TASK DIRECTIONS: Transcribe word for word the lines below from the line with "Mapped Cells |" through the line with "Multiplexer share |", ends included.

THE INPUT:
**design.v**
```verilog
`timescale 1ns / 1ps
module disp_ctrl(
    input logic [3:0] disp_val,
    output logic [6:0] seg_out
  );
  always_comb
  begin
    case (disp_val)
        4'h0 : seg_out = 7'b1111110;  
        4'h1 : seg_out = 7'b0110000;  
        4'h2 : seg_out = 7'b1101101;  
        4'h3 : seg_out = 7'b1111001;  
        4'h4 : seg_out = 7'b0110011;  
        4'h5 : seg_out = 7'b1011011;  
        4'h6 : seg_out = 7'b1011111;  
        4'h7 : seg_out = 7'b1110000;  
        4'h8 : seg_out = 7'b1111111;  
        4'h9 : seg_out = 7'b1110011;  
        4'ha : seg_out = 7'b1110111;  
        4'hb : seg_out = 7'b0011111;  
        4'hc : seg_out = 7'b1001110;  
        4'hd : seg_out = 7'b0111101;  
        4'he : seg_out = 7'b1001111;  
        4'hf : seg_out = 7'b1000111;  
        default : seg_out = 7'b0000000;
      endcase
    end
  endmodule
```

...

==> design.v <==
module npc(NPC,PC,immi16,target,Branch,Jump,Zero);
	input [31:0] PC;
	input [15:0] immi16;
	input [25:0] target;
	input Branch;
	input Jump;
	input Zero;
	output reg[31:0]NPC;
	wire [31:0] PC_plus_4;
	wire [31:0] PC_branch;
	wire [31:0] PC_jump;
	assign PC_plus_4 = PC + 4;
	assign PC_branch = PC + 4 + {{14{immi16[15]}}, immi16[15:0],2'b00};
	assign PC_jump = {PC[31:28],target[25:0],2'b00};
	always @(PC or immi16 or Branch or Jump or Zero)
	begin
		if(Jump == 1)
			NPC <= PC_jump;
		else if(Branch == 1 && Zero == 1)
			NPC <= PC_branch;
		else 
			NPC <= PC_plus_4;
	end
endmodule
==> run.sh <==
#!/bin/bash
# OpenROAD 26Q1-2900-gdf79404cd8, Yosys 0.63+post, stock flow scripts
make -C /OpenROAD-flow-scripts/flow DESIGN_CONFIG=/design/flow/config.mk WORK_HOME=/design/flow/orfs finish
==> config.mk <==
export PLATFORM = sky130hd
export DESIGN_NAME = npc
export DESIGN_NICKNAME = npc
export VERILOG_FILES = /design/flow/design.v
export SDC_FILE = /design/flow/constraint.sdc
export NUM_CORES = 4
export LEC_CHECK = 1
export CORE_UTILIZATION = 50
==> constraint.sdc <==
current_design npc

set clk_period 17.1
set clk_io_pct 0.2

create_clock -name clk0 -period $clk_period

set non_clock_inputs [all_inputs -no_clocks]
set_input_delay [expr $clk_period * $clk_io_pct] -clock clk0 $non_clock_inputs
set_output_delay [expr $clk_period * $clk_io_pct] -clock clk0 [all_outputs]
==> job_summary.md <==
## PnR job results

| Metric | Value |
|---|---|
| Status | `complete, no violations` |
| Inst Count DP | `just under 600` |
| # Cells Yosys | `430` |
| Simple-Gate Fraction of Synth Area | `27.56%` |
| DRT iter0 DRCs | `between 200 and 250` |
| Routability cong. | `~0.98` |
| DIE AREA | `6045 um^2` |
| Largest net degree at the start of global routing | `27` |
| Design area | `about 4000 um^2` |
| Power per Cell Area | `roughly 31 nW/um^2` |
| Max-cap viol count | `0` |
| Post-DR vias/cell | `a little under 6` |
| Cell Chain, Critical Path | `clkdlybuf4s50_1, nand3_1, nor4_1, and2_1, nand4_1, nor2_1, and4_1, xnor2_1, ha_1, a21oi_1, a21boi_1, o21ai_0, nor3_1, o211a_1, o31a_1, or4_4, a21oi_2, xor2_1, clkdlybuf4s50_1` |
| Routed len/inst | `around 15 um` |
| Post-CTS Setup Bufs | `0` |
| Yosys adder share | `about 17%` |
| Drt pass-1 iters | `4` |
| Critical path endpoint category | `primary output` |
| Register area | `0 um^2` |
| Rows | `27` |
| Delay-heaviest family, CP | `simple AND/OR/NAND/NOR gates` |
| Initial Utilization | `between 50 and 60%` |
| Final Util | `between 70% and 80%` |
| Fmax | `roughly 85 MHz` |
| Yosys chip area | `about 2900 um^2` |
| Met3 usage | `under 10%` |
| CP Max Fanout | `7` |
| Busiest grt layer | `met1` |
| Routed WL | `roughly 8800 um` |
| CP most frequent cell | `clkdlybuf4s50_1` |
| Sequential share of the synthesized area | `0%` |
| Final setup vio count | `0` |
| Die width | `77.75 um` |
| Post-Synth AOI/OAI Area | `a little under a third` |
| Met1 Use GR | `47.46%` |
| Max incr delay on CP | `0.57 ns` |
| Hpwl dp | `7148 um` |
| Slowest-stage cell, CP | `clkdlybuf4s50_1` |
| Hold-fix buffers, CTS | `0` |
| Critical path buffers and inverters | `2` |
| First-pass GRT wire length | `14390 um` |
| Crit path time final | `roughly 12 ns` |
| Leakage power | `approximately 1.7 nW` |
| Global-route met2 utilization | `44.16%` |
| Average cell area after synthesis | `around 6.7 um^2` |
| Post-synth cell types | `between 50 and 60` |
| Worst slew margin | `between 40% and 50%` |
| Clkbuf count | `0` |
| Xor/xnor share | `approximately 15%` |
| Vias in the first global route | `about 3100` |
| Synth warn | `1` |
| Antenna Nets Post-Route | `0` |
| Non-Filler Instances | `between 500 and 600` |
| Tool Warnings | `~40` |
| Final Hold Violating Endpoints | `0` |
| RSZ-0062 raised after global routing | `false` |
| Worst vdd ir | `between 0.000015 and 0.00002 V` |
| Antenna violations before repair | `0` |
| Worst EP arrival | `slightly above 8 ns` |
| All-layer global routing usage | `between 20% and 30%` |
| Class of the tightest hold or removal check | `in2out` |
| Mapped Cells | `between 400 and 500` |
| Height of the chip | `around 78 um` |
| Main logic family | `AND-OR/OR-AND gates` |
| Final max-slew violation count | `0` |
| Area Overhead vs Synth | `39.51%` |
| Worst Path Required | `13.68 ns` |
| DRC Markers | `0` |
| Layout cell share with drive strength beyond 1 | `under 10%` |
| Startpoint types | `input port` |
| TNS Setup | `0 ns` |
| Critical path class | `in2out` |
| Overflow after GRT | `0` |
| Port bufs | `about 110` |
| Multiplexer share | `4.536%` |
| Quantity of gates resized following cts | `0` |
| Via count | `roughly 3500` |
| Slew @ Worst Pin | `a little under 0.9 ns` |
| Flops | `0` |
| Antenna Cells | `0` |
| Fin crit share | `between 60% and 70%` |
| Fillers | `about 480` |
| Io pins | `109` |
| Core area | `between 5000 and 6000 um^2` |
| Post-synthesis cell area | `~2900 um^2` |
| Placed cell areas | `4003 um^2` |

* * *

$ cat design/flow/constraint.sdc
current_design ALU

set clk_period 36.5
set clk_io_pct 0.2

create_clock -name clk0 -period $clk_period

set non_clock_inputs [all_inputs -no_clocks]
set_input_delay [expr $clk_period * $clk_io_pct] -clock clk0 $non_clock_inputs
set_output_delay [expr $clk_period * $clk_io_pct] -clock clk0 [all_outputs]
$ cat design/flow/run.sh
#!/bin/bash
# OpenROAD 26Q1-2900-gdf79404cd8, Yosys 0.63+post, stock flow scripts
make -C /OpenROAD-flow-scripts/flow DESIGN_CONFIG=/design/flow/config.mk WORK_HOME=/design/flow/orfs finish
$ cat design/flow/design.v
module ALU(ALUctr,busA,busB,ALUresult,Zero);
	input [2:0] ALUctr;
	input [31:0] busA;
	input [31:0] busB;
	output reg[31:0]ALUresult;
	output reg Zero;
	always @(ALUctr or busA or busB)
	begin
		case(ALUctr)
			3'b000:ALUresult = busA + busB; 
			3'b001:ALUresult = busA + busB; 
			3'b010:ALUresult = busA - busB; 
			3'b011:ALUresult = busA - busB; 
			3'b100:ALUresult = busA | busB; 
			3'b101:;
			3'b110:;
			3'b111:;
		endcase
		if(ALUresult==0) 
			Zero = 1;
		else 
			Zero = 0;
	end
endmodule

ANSWER BOX:
| Mapped Cells | `between 400 and 500` |
| Height of the chip | `around 78 um` |
| Main logic family | `AND-OR/OR-AND gates` |
| Final max-slew violation count | `0` |
| Area Overhead vs Synth | `39.51%` |
| Worst Path Required | `13.68 ns` |
| DRC Markers | `0` |
| Layout cell share with drive strength beyond 1 | `under 10%` |
| Startpoint types | `input port` |
| TNS Setup | `0 ns` |
| Critical path class | `in2out` |
| Overflow after GRT | `0` |
| Port bufs | `about 110` |
| Multiplexer share | `4.536%` |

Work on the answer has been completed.